RECORDS:
------------
**src/rtl/mips_alu_issue_ctrl.sv**
```systemverilog
`default_nettype none
// ============================================================================
// Module   : mips_alu_issue_ctrl
// Purpose  : Initiator side of the MIPSALU interface. Accepts a decoded ALU
//            request (ALUOp + funct + operands) over a valid/ready handshake,
//            generates the 4-bit ALU control code, drives the combinational
//            ALU, waits EXEC_CYCLES clocks for it to settle, then captures
//            ALUOut/Zero and returns them over a valid/ready response channel.
// Ports    : clk, rst_n                 clock, async active-low reset
//            req_valid/req_ready        request handshake
//            req_aluop/req_funct        decoded ALUOp and R-type funct
//            req_a/req_b                operands
//            alu_ctl/alu_a/alu_b        drive to the ALU (held between ops)
//            alu_out/alu_zero           ALU results
//            rsp_valid/rsp_ready        response handshake
//            rsp_result/rsp_zero        captured result (0 / 1 when illegal)
//            rsp_illegal                request used an unsupported code
//            op_count                   responses accepted since reset (wraps)
// Revision : 1.0 - initial release
// ============================================================================
module mips_alu_issue_ctrl #(
    parameter int LEN         = 32,
    parameter int EXEC_CYCLES = 1,
    parameter int CNT_W       = 16
) (
    input  logic             clk,
    input  logic             rst_n,
    input  logic             req_valid,
    output logic             req_ready,
    input  logic [1:0]       req_aluop,
    input  logic [5:0]       req_funct,
    input  logic [LEN-1:0]   req_a,
    input  logic [LEN-1:0]   req_b,
    output logic [3:0]       alu_ctl,
    output logic [LEN-1:0]   alu_a,
    output logic [LEN-1:0]   alu_b,
    input  logic [LEN-1:0]   alu_out,
    input  logic             alu_zero,
    output logic             rsp_valid,
    input  logic             rsp_ready,
    output logic [LEN-1:0]   rsp_result,
    output logic             rsp_zero,
    output logic             rsp_illegal,
    output logic [CNT_W-1:0] op_count
);

    // Settle counter is loaded with EXEC_CYCLES-1 and counts down to 0.
    localparam logic [3:0] c_SETTLE_LOAD = 4'(EXEC_CYCLES - 1);

    typedef enum logic [1:0] {
        S_IDLE = 2'd0,
        S_EXEC = 2'd1,
        S_RESP = 2'd2
    } state_t;

    state_t            r_state;
    logic [3:0]        r_cnt;
    logic              r_illegal;
    logic              r_req_ready;
    logic [3:0]        r_alu_ctl;
    logic [LEN-1:0]    r_alu_a;
    logic [LEN-1:0]    r_alu_b;
    logic              r_rsp_valid;
    logic [LEN-1:0]    r_rsp_result;
    logic              r_rsp_zero;
    logic              r_rsp_illegal;
    logic [CNT_W-1:0]  r_op_count;

    logic [3:0]        w_ctl;
    logic              w_illegal;

    // ------------------------------------------------------------------------
    // ALU control decode from the live request; only registered at accept.
    // ------------------------------------------------------------------------
    always_comb begin
        w_ctl     = 4'd0;
        w_illegal = 1'b0;
        case (req_aluop)
            2'b00: w_ctl = 4'd2;
            2'b01: w_ctl = 4'd6;
            2'b10: begin
                case (req_funct)
                    6'b100000: w_ctl = 4'd2;   // add
                    6'b100010: w_ctl = 4'd6;   // sub
                    6'b100100: w_ctl = 4'd0;   // and
                    6'b100101: w_ctl = 4'd1;   // or
                    6'b101010: w_ctl = 4'd7;   // slt
                    6'b100111: w_ctl = 4'd12;  // nor
                    default:   w_illegal = 1'b1;
                endcase
            end
            default: w_illegal = 1'b1;
        endcase
    end

    // ------------------------------------------------------------------------
    // Control FSM. The response becomes valid one clock after capture, so the
    // first RESP cycle only raises rsp_valid; handshakes are taken afterwards.
    // ------------------------------------------------------------------------
    always_ff @(posedge clk or negedge rst_n) begin
        if (!rst_n) begin
            r_state       <= S_IDLE;
            r_cnt         <= 4'd0;
            r_illegal     <= 1'b0;
            r_req_ready   <= 1'b0;
            r_alu_ctl     <= 4'd0;
            r_alu_a       <= '0;
            r_alu_b       <= '0;
            r_rsp_valid   <= 1'b0;
            r_rsp_result  <= '0;
            r_rsp_zero    <= 1'b0;
            r_rsp_illegal <= 1'b0;
            r_op_count    <= '0;
        end else begin
            case (r_state)
                S_IDLE: begin
                    r_req_ready <= 1'b1;
                    if (req_valid && r_req_ready) begin
                        r_alu_ctl   <= w_ctl;
                        r_alu_a     <= req_a;
                        r_alu_b     <= req_b;
                        r_illegal   <= w_illegal;
                        r_cnt       <= c_SETTLE_LOAD;
                        r_req_ready <= 1'b0;
                        r_state     <= S_EXEC;
                    end
                end
                S_EXEC: begin
                    if (r_cnt == 4'd0) begin
                        // Illegal ops never expose whatever the ALU produced.
                        r_rsp_result  <= r_illegal ? '0 : alu_out;
                        r_rsp_zero    <= r_illegal ? 1'b1 : alu_zero;
                        r_rsp_illegal <= r_illegal;
                        r_state       <= S_RESP;
                    end else begin
                        r_cnt <= r_cnt - 4'd1;
                    end
                end
                S_RESP: begin
                    if (!r_rsp_valid) begin
                        r_rsp_valid <= 1'b1;
                    end else if (rsp_ready) begin
                        r_rsp_valid <= 1'b0;
                        r_op_count  <= r_op_count + 1'b1;
                        r_req_ready <= 1'b1;
                        r_state     <= S_IDLE;
                    end
                end
                default: begin
                    r_state     <= S_IDLE;
                    r_rsp_valid <= 1'b0;
                end
            endcase
        end
    end

    assign req_ready   = r_req_ready;
    assign alu_ctl     = r_alu_ctl;
    assign alu_a       = r_alu_a;
    assign alu_b       = r_alu_b;
    assign rsp_valid   = r_rsp_valid;
    assign rsp_result  = r_rsp_result;
    assign rsp_zero    = r_rsp_zero;
    assign rsp_illegal = r_rsp_illegal;
    assign op_count    = r_op_count;

endmodule
`default_nettype wire
```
------------
TASK TO CARRY OUT: Go through the entries and report every line with the string "parameter".

ANSWER SECTION:
    parameter int LEN         = 32,
    parameter int EXEC_CYCLES = 1,
    parameter int CNT_W       = 16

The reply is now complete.